What to do -> Reproduce exactly, and only, the lines below from the one containing "# layout_path" through the one containing "synth.cell_area_um2 = 4040".

—————

File: src/rtl/voice_alloc.sv
// Polyphonic voice allocator: scans the synchronized held-key mask one key per
// cycle and maps presses/releases onto NVOICES oscillator voices, stealing the oldest.
module voice_alloc #(
    parameter int NVOICES = 4,
    parameter int NKEYS   = 12
) (
    input  logic                 clk,
    input  logic                 ar,
    input  logic [NKEYS-1:0]     key_mask,
    output logic [4*NVOICES-1:0] voice_key,
    output logic [NVOICES-1:0]   voice_gate,
    output logic [NVOICES-1:0]   voice_start,
    output logic                 steal,
    output logic                 busy
);

    localparam int AW = $clog2(NVOICES);
    localparam int IW = (NKEYS > 1) ? $clog2(NKEYS) : 1;

    // busy mirrors the FSM state one-to-one (high exactly while in SCAN).
    typedef enum logic {
        IDLE = 1'b0,
        SCAN = 1'b1
    } state_t;

    state_t            state;
    logic [NKEYS-1:0]  sync1;
    logic [NKEYS-1:0]  sync2;
    logic [NKEYS-1:0]  snap;
    logic [NKEYS-1:0]  seen;
    logic [IW-1:0]     idx;
    logic [AW-1:0]     age [NVOICES];

    logic              rel_hit;
    logic [AW-1:0]     rel_v;
    logic              free_hit;
    logic [AW-1:0]     free_v;
    logic [AW-1:0]     old_v;
    logic [AW-1:0]     tgt;
    logic [AW-1:0]     tgt_age;
    logic              do_press;
    logic              do_release;

    // Voice lookups for the key under the scan pointer.
    always_comb begin
        rel_hit  = 1'b0;
        rel_v    = '0;
        free_hit = 1'b0;
        free_v   = '0;
        old_v    = '0;
        for (int v = 0; v < NVOICES; v++) begin
            if (!rel_hit && voice_gate[v] && (voice_key[4*v +: 4] == 4'(idx))) begin
                rel_hit = 1'b1;
                rel_v   = AW'(v);
            end
            if (!free_hit && !voice_gate[v]) begin
                free_hit = 1'b1;
                free_v   = AW'(v);
            end
            if (age[v] == '0) begin
                old_v = AW'(v);
            end
        end
        tgt        = free_hit ? free_v : old_v;
        tgt_age    = age[tgt];
        do_press   = (state == SCAN) && snap[idx] && !seen[idx];
        do_release = (state == SCAN) && !snap[idx] && seen[idx];
    end

    always_ff @(posedge clk or negedge ar) begin
        if (!ar) begin
            state       <= IDLE;
            sync1       <= '0;
            sync2       <= '0;
            snap        <= '0;
            seen        <= '0;
            idx         <= '0;
            voice_key   <= '0;
            voice_gate  <= '0;
            voice_start <= '0;
            steal       <= 1'b0;
            busy        <= 1'b0;
            for (int v = 0; v < NVOICES; v++) begin
                age[v] <= AW'(v);
            end
        end else begin
            sync1       <= key_mask;
            sync2       <= sync1;
            voice_start <= '0;
            steal       <= 1'b0;
            case (state)
                IDLE: begin
                    if (sync2 != seen) begin
                        snap  <= sync2;
                        idx   <= '0;
                        state <= SCAN;
                        busy  <= 1'b1;
                    end
                end
                SCAN: begin
                    if (do_release) begin
                        seen[idx] <= 1'b0;
                    end else if (do_press) begin
                        seen[idx] <= 1'b1;
                        steal     <= !free_hit;
                    end
                    // A release of a stolen key finds no gated voice and only clears seen.
                    for (int v = 0; v < NVOICES; v++) begin
                        if (do_release && rel_hit && (AW'(v) == rel_v)) begin
                            voice_gate[v] <= 1'b0;
                        end
                        if (do_press) begin
                            if (AW'(v) == tgt) begin
                                voice_key[4*v +: 4] <= 4'(idx);
                                voice_gate[v]       <= 1'b1;
                                voice_start[v]      <= 1'b1;
                                age[v]              <= AW'(NVOICES - 1);
                            end else if (age[v] > tgt_age) begin
                                age[v] <= age[v] - 1'b1;
                            end
                        end
                    end
                    if (idx == IW'(NKEYS - 1)) begin
                        state <= IDLE;
                        busy  <= 1'b0;
                    end else begin
                        idx <= idx + 1'b1;
                    end
                end
                default: begin
                    state <= IDLE;
                    busy  <= 1'b0;
                end
            endcase
        end
    end

endmodule

File: config.mk
export PLATFORM = sky130hd
export DESIGN_NAME = voice_alloc
export DESIGN_NICKNAME = d
export VERILOG_FILES = /design/src/rtl/voice_alloc.sv
export SDC_FILE = /design/constraint.sdc
export NUM_CORES = 1
export LEC_CHECK = 0
export CAP_MARGIN = 10
export CORE_UTILIZATION = 61
export CTS_CLUSTER_DIAMETER = 60
export DETAILED_ROUTE_END_ITERATION = 8
export PLACE_DENSITY = 0.95
export SLEW_MARGIN = 30
export SYNTH_ARGS = -nofsm -noshare
export SYNTH_HDL_FRONTEND = slang
export SYNTH_SLANG_ARGS = --single-unit
File: constraint.sdc
create_clock -name clk -period 5.9 [get_ports clk]
set_input_delay 1.18 -clock clk [delete_from_list [all_inputs] [get_ports clk]]
set_output_delay 1.18 -clock clk [all_outputs]
set_load 0.02 [all_outputs]
# Yosys cells after proc, flatten, opt, wreduce, memory -nomap -nowiden
# Cells that the tools add are included.
# totals
reg_bits	87
inputBits	14
output_inout_bits	26
# op_classes
addsub	5
n_lt_le_gt_ge	7
n_eq_ne	15
mux	70
bitwise	5
reduce_logical	53
# op_table
operator	n
$mux 1	41
$mux 2	17
$mux 12	2
$reduce_and 3->1	8
$logic_and 1x1->1	20
$eq 4x4->1	4
$and 12x12->12	1
$mux 4	3
$ne 12x12->1	1
$not 12->12	1
$or 12x12->12	1
$logic_not 1->1	11
$logic_not 2->1	5
$reduce_bool 2->1	5
$bmux 1 s4	2
$eq 2x2->1 const A	4
$gt 2x2->1	4
$pmux 4 s2	1
$reduce_and 2->1	4
$sub 2x1->2 const B	4
$lt 4x5->1 const B	1
$add 4x1->4 const B	1
$bmux 2 s2	1
$demux 1 s4	1
9 further kinds	12

# Depth between registers and ports, before layout
# Gate-level depths: netlist of the first run.
# logic_depth
ltp_word	20
depth_mapped	13
mapped_depth_nobuf	13

# Worst setup path after synthesis of the first run
# OpenSTA, ideal clock, no wires.
# synth_path
path_type	flip-flop to flip-flop
startpoint	register age[4] (netlist bit)
endpoint	register age[7] (netlist bit)
arrival_ns	2.859
path_slack_ns	2.915
stages_incl_launch_ff	14
path_buffers	0
synth_period_minus_slack_ns	2.985
cell_sequence	dfstp_2 inv_1 ha_1 nor2b_1 o31a_1 o21a_1 mux4_2 inv_1 ha_1 nor2b_1 o21ai_0 nor2_1 o21a_1 o32a_1
# synth_between
elab_chain_len	12
# synth_rtl
element	line_no	source
start, declared	32	logic [AW-1:0] age [NVOICES];
start signal, assigned by index	84	age[v] <= AW'(v);
start signal, assigned by index	117	age[v] <= AW'(NVOICES - 1);
start signal, assigned by index	119	age[v] <= age[v] - 1'b1;
$logic_not 2->1	60	if (age[v] == '0) begin
$mux 1	60	
$mux 2 (2 in a row)	60	
$mux 2	64	tgt = free_hit ? free_v : old_v;
$not 2->3 (not written as such)	65	tgt_age = age[tgt];
$bmux 2 s2	65	
$mux 2 (not written as such) (2 in a row)	65	
$gt 2x2->1	118	end else if (age[v] > tgt_age) begin
$reduce_bool 2->1 (no line)	n/a	
$reduce_and 3->1 (no line)	n/a	
# Parallel ways exist; a longest one is shown, timed or not. The select of a mux whose other input is x is not followed.
# A chain may end at the register's enable or synchronous reset.

# Worst setup path in the final report of the first run
# layout_path
startpoint	register idx[1]
endpoint	register voice_key[1]
# layout_between
elab_chain_len	5
# layout_rtl
element	line_no	source
start, declared	31	logic [IW-1:0] idx;
start signal, assigned	127	idx <= idx + 1'b1;
$bmux 1 s4	66	do_press = (state == SCAN) && snap[idx] && !seen[idx];
$mux 1 (not written as such)	66	
$logic_and 1x1->1 / $logic_not 1->1 (equally long branches)	66	
$logic_and 1x1->1	66	
$reduce_and 3->1 (no line)	n/a	
end signal, assigned by index	114	voice_key[4*v +: 4] <= 4'(idx);
end, declared	10	output logic [4*NVOICES-1:0] voice_key,
# Parallel ways exist; a longest one is shown, timed or not. The select of a mux whose other input is x is not followed.

==> flow_summary.toml, run 1 <==
[synthesis]
post_synth_main_area_contributors = "sky130_fd_sc_hd__dfrtp_1 51%, sky130_fd_sc_hd__mux2_2 6.1%, sky130_fd_sc_hd__xor2_1 5.2%, sky130_fd_sc_hd__ha_1 4.6%, sky130_fd_sc_hd__mux4_2 3.3%"
synth.cell_area_um2 = 4040
seq_area_frac_synth = 0.540
synth_largest_area_cell = "sky130_fd_sc_hd__dfrtp_1"
synthCells = 334
synth.avg_cell_area_um2 = 12.1
dominantRegCellSynth = "sky130_fd_sc_hd__dfrtp_1"
cell_types_with_the_highest_counts_after_synthesis = "83 x sky130_fd_sc_hd__dfrtp_1, 24 x sky130_fd_sc_hd__xor2_1, 22 x sky130_fd_sc_hd__mux2_2"
synth_top_area_share = 0.514
library_cell_with_the_highest_instance_count_after_synthesis = "sky130_fd_sc_hd__dfrtp_1"
synth.net_count = 363
async_reset_ff_frac = 1.00
synth.distinct_cells = 44
synth_warnings = 0
synth_enable_flop_cells = 0
number_of_synthesized_register_bits = 87

[worst_setup_path]
reg2reg_from = "idx[1]"
startpoint = "idx[1]"
crit_path_max_fanout = 21
end_kind = "register"
worst_ep_required_time_ps = 6150
wp_data_arrival_ps = 3690
startpoint_type = "register"
setup.worst_path.class = "register to register"
rrSetupSlack_ps = 2460

[sta]
setup_tns_after_final_layout_ps = 0
fin_worst_skew_ps = 10.8
finalSetupViolations = 0
timing.max_slew.rel_slack = 0.364
grt_setup_unrepaired = "false"
final_min_period_over_clock_period = 0.583
max_freq_mhz = 291
report.final.hold_viol_count = 0
final-max-slew-violation-count = 0
worst_slew_pin_slew_ps = 954
timing.final.crit_period_ps = 3440

[power_and_ir_drop]
power.leakage_nw = 2.10
power-per-cell-area_nw_per_um2 = 676
ir_worst_vdd_mv = 0.409

[placed_design]
place.port_buffers = 39
place_hpwl_mm = 6.03
gp_routability_congestion = 0.860
place.detailed.instances = 436

[cells_and_area]
finish.cell_count_without_fillers = 452
nNetsFinal = 399
area.growth.synth_to_final_pct = 16.4
layout-drive-gt1-share = 0.155
final_core_util = 0.736
diodes = 0

[routing]
post_drt_via_cell_ratio = 6.47
dr.first_iter.drc_count = 345
detail-route-antenna-nets = 0
drt-pass1-iter-count = 5
dr_total_vias = 2925
drc_violation_count_after_routing = 0
finalWirelength_mm = 9.31
post_drt_wl_per_cell_um = 20.6

[clocking]
cts_setup_buffers = 0
cts-hold-fix-buffers = 0
cts_inserted_buffers = 9
cts.path.max_buffers = 2
postCtsResizedCells = 0
cts_root_buffer = "sky130_fd_sc_hd__clkbuf_8"
clk_pin_slew_worst_paths_ps = 90
clkLatencyLatePin_ps = 360
tritoncts_clock_tree = "built"
clock-sinks = 87
cts_max_level = 3

[global_routing]
grt_first_pass_wirelength_mm = 15.2
first_global_vias = 2968
grt_usage = 0.284
grt_overflow_total = 0
grt_start_max_net_pins = 88
antenna_violations_before_repair = 0

[die]
initial_core_utilization = 0.632
boundaryPins = 40
core-area_um2 = 6390
die_width_um = 83.4
floorplan.die.height_um = 83.4
die_area_um2 = 6950
placementRows = 29

[hold_path]
worst_hold_path_type = "register to register"
hold_path.startpoint = "sync1[5]"

[run]
drv_cap = 0

[outcome]
outcome = "completed"
[power by group]
group          leakage, nW  internal, mW  switching, mW
combinational        0.955         0.696          0.887
sequential            1.02         0.815          0.288
clock                0.120         0.282          0.211
total                 2.10          1.79           1.39
[path summary, 6_finish.rpt]
check / end / cells after the start
max: voice_key[1] / 6
min: sync2[5] / 0
max reg2reg: voice_key[1] / 6
min reg2reg: sync2[5] / 0
max in group asynchronous: sync2[4] / 1
min in group asynchronous: steal / 1
[layout by cell type (no fill, tap or decap), types with 8 or more instances in the layout]
cell type and n:
sky130_fd_sc_hd__o21ai_0 19, sky130_fd_sc_hd__a21oi_1 11, sky130_fd_sc_hd__mux2_2 22, sky130_fd_sc_hd__ha_1 15, sky130_fd_sc_hd__clkbuf_8 9, sky130_fd_sc_hd__nor2b_1 8
sky130_fd_sc_hd__a31oi_1 19, sky130_fd_sc_hd__nor2_1 9, sky130_fd_sc_hd__dfrtp_1 83, sky130_fd_sc_hd__xor2_1 24, sky130_fd_sc_hd__inv_1 15, sky130_fd_sc_hd__clkdlybuf4s50_1 38
sky130_fd_sc_hd__nor3_1 8, sky130_fd_sc_hd__nand2_1 20
[worst max-delay path, cell delays in order (launching register included)]
cell	delay (ps)
sky130_fd_sc_hd__dfrtp_1	970
sky130_fd_sc_hd__mux2i_1	210
sky130_fd_sc_hd__a221oi_1	470
sky130_fd_sc_hd__a22oi_1	270
sky130_fd_sc_hd__or3_1	650
sky130_fd_sc_hd__nor3_4	420
sky130_fd_sc_hd__mux2_4	330
[per-layer routing]
metal / up-vias / GRT usage / routed length (um)
li1: 1256 / - / -
met3: 39 / 0.0537 / 695
met5: - / 0 / 0
met4: 0 / 0.127 / 293
met1: 1467 / 0.381 / 3710
met2: 163 / 0.455 / 4600
[area by class of cell]
cell class / count / area, um2
clock inverters: 7 / 120
fillers: 401 / 1680
repair buffers: 40 / 399
clock buffers: 9 / 124
inverters: 15 / 56.3
multi-input cells: 217 / 1720
well taps: 77 / 96.3
flip-flops and latches: 87 / 2180
[cell families after synthesis]
logic type	count (synthesis)	share of synthesized area
simple gates	71	0.0936
fa+ha+maj	15	0.0465
flops	87	0.540
mux	38	0.125
buf+inv	30	0.0344
compound gates	65	0.100
xor+xnor	28	0.0607
[through the flow]
step	area (um2)	power, mW	setup slack, ps	hold WS (ps)
5_1_grt	4700	3.35	2290	362
3_5_place_dp	4450	2.60	2460	336
6_report	4700	3.18	2460	352
3_3_place_gp	4450	2.49	2650	332
4_1_cts	4700	3.13	2400	354
2_1_floorplan	4040	2.17	2910	331
(Power assumes the default switching activity.)
==> inputs of run 2 (changes only) <==
--- a/config.mk
+++ b/config.mk
@@ -6,10 +6,10 @@
 export NUM_CORES = 1
 export LEC_CHECK = 0
 export CAP_MARGIN = 10
-export CORE_UTILIZATION = 61
+export CORE_UTILIZATION = 57
 export CTS_CLUSTER_DIAMETER = 60
 export DETAILED_ROUTE_END_ITERATION = 8
-export PLACE_DENSITY = 0.95
+export PLACE_DENSITY = 0.91
 export SLEW_MARGIN = 30
 export SYNTH_ARGS = -nofsm -noshare
 export SYNTH_HDL_FRONTEND = slang
==> constraint.sdc (replaced) <==
create_clock -name clk -period 3.45 [get_ports clk]
set_input_delay 0.69 -clock clk [delete_from_list [all_inputs] [get_ports clk]]
set_output_delay 0.69 -clock clk [all_outputs]
set_load 0.02 [all_outputs]
==> run 2 against run 1 <==
Effect of this change:
- critical path type unchanged
- fmax rose by 6.0%
- wire length decreased by 8.8%
- first-iteration DRC count decreased by 27%
- global-route usage is 3.6 points lower
- critical path depth increased by 7
- final cell count rose by 5.5%
- largest power group unchanged
- largest cell class unchanged
==> flow_summary.toml, run 2 (synthesis results as in run 1) <==
[outcome]
outcome = "completed"

[power_and_ir_drop]
power-per-cell-area_nw_per_um2 = 1100
comb_power_share = 0.536
internal_power_mw = 2.91
power.share.sequential = 0.343
clockPowerShare = 0.121
power.share.switching = 0.437
power.leakage_nw = 2.08
total_power_mw = 5.17
ir_worst_vdd_mv = 0.611
power.net_switching_mw = 2.26

[cells_and_area]
diodes = 0
layout.cell_area.non_filler_um2 = 4690
layout_common_cells = "83 x sky130_fd_sc_hd__dfrtp_1, 38 x sky130_fd_sc_hd__clkdlybuf4s50_1, 24 x sky130_fd_sc_hd__xor2_1, 22 x sky130_fd_sc_hd__mux2_2, 20 x sky130_fd_sc_hd__nand2_1"
most_frequent_standard_cell_in_the_layout_excluding_fill_and_tap_cells = "sky130_fd_sc_hd__dfrtp_1"
nNetsFinal = 405
layout-drive-gt1-share = 0.160
final_core_util = 0.686
area.growth.synth_to_final_pct = 16.0

[clocking]
cts_inserted_buffers = 9
clkLatencyLatePin_ps = 360
clk_pin_slew_worst_paths_ps = 90
clock-sinks = 87
tritoncts_clock_tree = "built"
cts_setup_buffers = 0
cts-hold-fix-buffers = 0
cts.path.max_buffers = 2
cts_max_level = 3
postCtsResizedCells = 0
cts_root_buffer = "sky130_fd_sc_hd__clkbuf_8"

[sta]
setup_tns_after_final_layout_ps = 0
report.final.hold_viol_count = 0
worst_hold_slack_ps = 348
final-max-slew-violation-count = 0
finalSetupViolations = 0
timing.final.crit_period_ps = 3240
worst_slew_pin_slew_ps = 757
timing.max_slew.rel_slack = 0.495
fin_worst_skew_ps = 10.5
max_freq_mhz = 308
final_min_period_over_clock_period = 0.940
grt_setup_unrepaired = "false"

[global_routing]
grt_overflow_total = 0
first_global_vias = 2771
grt_first_pass_wirelength_mm = 13.9
antenna_violations_before_repair = 0
grt_start_max_net_pins = 88
grt_usage = 0.249

[worst_setup_path]
startpoint_type = "register"
r2r_cells = 13
critical_path.reg2reg.endpoint = "age[7]"
reg2reg_from = "age[4]"
worst_ep_required_time_ps = 3700
rrSetupSlack_ps = 210
setup.worst_path.class = "register to register"
wp_data_arrival_ps = 3490
crit_path_max_fanout = 6
end_kind = "register"

[routing]
drc_violation_count_after_routing = 0
finalWirelength_mm = 8.48
post_drt_via_cell_ratio = 5.88
post_drt_wl_per_cell_um = 17.8
drt-pass1-iter-count = 5
dr.first_iter.drc_count = 252
detail-route-antenna-nets = 0
dr_total_vias = 2805

[hold_path]
whs_path_depth = 0
hold_path_end = "sync2[8]"
worst_hold_path_type = "register to register"
hold_path.startpoint = "sync1[8]"

[placed_design]
place_area_um2 = 4520
place_hpwl_mm = 5.89
gp_routability_congestion = 0.861
place.port_buffers = 39

[die]
boundaryPins = 40
core-area_um2 = 6830
die_area_um2 = 7430
initial_core_utilization = 0.591
placementRows = 30
floorplan.die.height_um = 86.2
die_width_um = 86.2

[run]
drv_cap = 0
-- run 2: cell count changes in the layout (fill, tap and decap cells not counted), sizes merged --
cell,change
bufinv,-3
buf,+6
clkinvlp,+2
clkbuf,+3
clkinv,-2
-- run 2: worst max-delay path, stage by stage (launching register included) --
cell	delay [ps]
sky130_fd_sc_hd__dfstp_2	560
sky130_fd_sc_hd__inv_1	60
sky130_fd_sc_hd__ha_1	200
sky130_fd_sc_hd__nor2b_1	130
sky130_fd_sc_hd__o31a_1	250
sky130_fd_sc_hd__o21a_1	260
sky130_fd_sc_hd__mux4_2	440
sky130_fd_sc_hd__inv_1	140
sky130_fd_sc_hd__ha_1	260
sky130_fd_sc_hd__nor2b_1	130
sky130_fd_sc_hd__o21ai_0	250
sky130_fd_sc_hd__nor2_1	90
sky130_fd_sc_hd__o21a_1	170
sky130_fd_sc_hd__o32a_1	160
-- run 2: final cells by class --
cell class / instances / area [um2]
clock inverter: 4 / 31.3
inverter: 15 / 56.3
multi-input combinational: 217 / 1720
clock buffer: 12 / 135
fill: 493 / 2140
timing repair buffer: 46 / 444
tap: 96 / 120
sequential: 87 / 2180
-- run 2: layer usage --
layer	share of wire	GRT usage	vias up
li1	-	-	1273
met1	0.44	0.350	1406
met2	0.49	0.395	105
met3	0.051	0.0314	21
met4	0.020	0.106	0
met5	0	0	-
-- run 2: power by group through the flow --
stage / Combinational (mW) / Clock (mW) / Sequential (mW)
after floorplan: 1.93 / 0 / 1.78
after global placement: 2.58 / 0 / 1.76
after detailed placement: 2.72 / 0 / 1.78
after CTS: 2.74 / 0.630 / 1.77
after global routing: 3.02 / 0.669 / 1.81
final: 2.77 / 0.623 / 1.77
-- run 2: how the worst max path moves through the flow --
stage | from | to | slack (ps) | cells past startpoint
floorplan | age[4] | age[7] | 460 | 13
global placement | age[4] | age[7] | 340 | 13
detailed placement | age[4] | age[7] | 230 | 13
CTS | age[4] | age[7] | 210 | 13
global route | age[4] | age[6] | 2 | 13
finish | age[4] | age[7] | 210 | 13
-- run 2: per-stage QoR --
stage / std cells / worst slack [ps]
6_report: 477 / 206
5_1_grt: 477 / 2.12
4_1_cts: 477 / 206
3_5_place_dp: 461 / 234
3_3_place_gp: 461 / 343
2_1_floorplan: 334 / 465
==> inputs of run 3 (changes only) <==
--- a/config.mk
+++ b/config.mk
@@ -6,10 +6,12 @@
 export NUM_CORES = 1
 export LEC_CHECK = 0
 export CAP_MARGIN = 10
-export CORE_UTILIZATION = 57
+export CELL_PAD_IN_SITES_DETAIL_PLACEMENT = 0
+export CELL_PAD_IN_SITES_GLOBAL_PLACEMENT = 1
+export CORE_UTILIZATION = 46
 export CTS_CLUSTER_DIAMETER = 60
 export DETAILED_ROUTE_END_ITERATION = 8
-export PLACE_DENSITY = 0.91
+export PLACE_DENSITY = 0.9
 export SLEW_MARGIN = 30
 export SYNTH_ARGS = -nofsm -noshare
 export SYNTH_HDL_FRONTEND = slang
==> run 3 against run 2 <==
Effect of this change:
- count of clock-buffer cells in the layout down 3
- largest cell class unchanged
- core utilization down 12 points
- die area up 23%
- highest routed layer unchanged
- via count down 1.9%
- sequential share of layout area down 0.67 points
- non-clock buffer count up 4
- worst hold slack worse by 5.3 ps
- critical path depth unchanged
- critical endpoint unchanged
- flip-flop and latch count unchanged
- critical path type unchanged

—————

Reply ->
# layout_path
startpoint	register idx[1]
endpoint	register voice_key[1]
# layout_between
elab_chain_len	5
# layout_rtl
element	line_no	source
start, declared	31	logic [IW-1:0] idx;
start signal, assigned	127	idx <= idx + 1'b1;
$bmux 1 s4	66	do_press = (state == SCAN) && snap[idx] && !seen[idx];
$mux 1 (not written as such)	66	
$logic_and 1x1->1 / $logic_not 1->1 (equally long branches)	66	
$logic_and 1x1->1	66	
$reduce_and 3->1 (no line)	n/a	
end signal, assigned by index	114	voice_key[4*v +: 4] <= 4'(idx);
end, declared	10	output logic [4*NVOICES-1:0] voice_key,
# Parallel ways exist; a longest one is shown, timed or not. The select of a mux whose other input is x is not followed.

==> flow_summary.toml, run 1 <==
[synthesis]
post_synth_main_area_contributors = "sky130_fd_sc_hd__dfrtp_1 51%, sky130_fd_sc_hd__mux2_2 6.1%, sky130_fd_sc_hd__xor2_1 5.2%, sky130_fd_sc_hd__ha_1 4.6%, sky130_fd_sc_hd__mux4_2 3.3%"
synth.cell_area_um2 = 4040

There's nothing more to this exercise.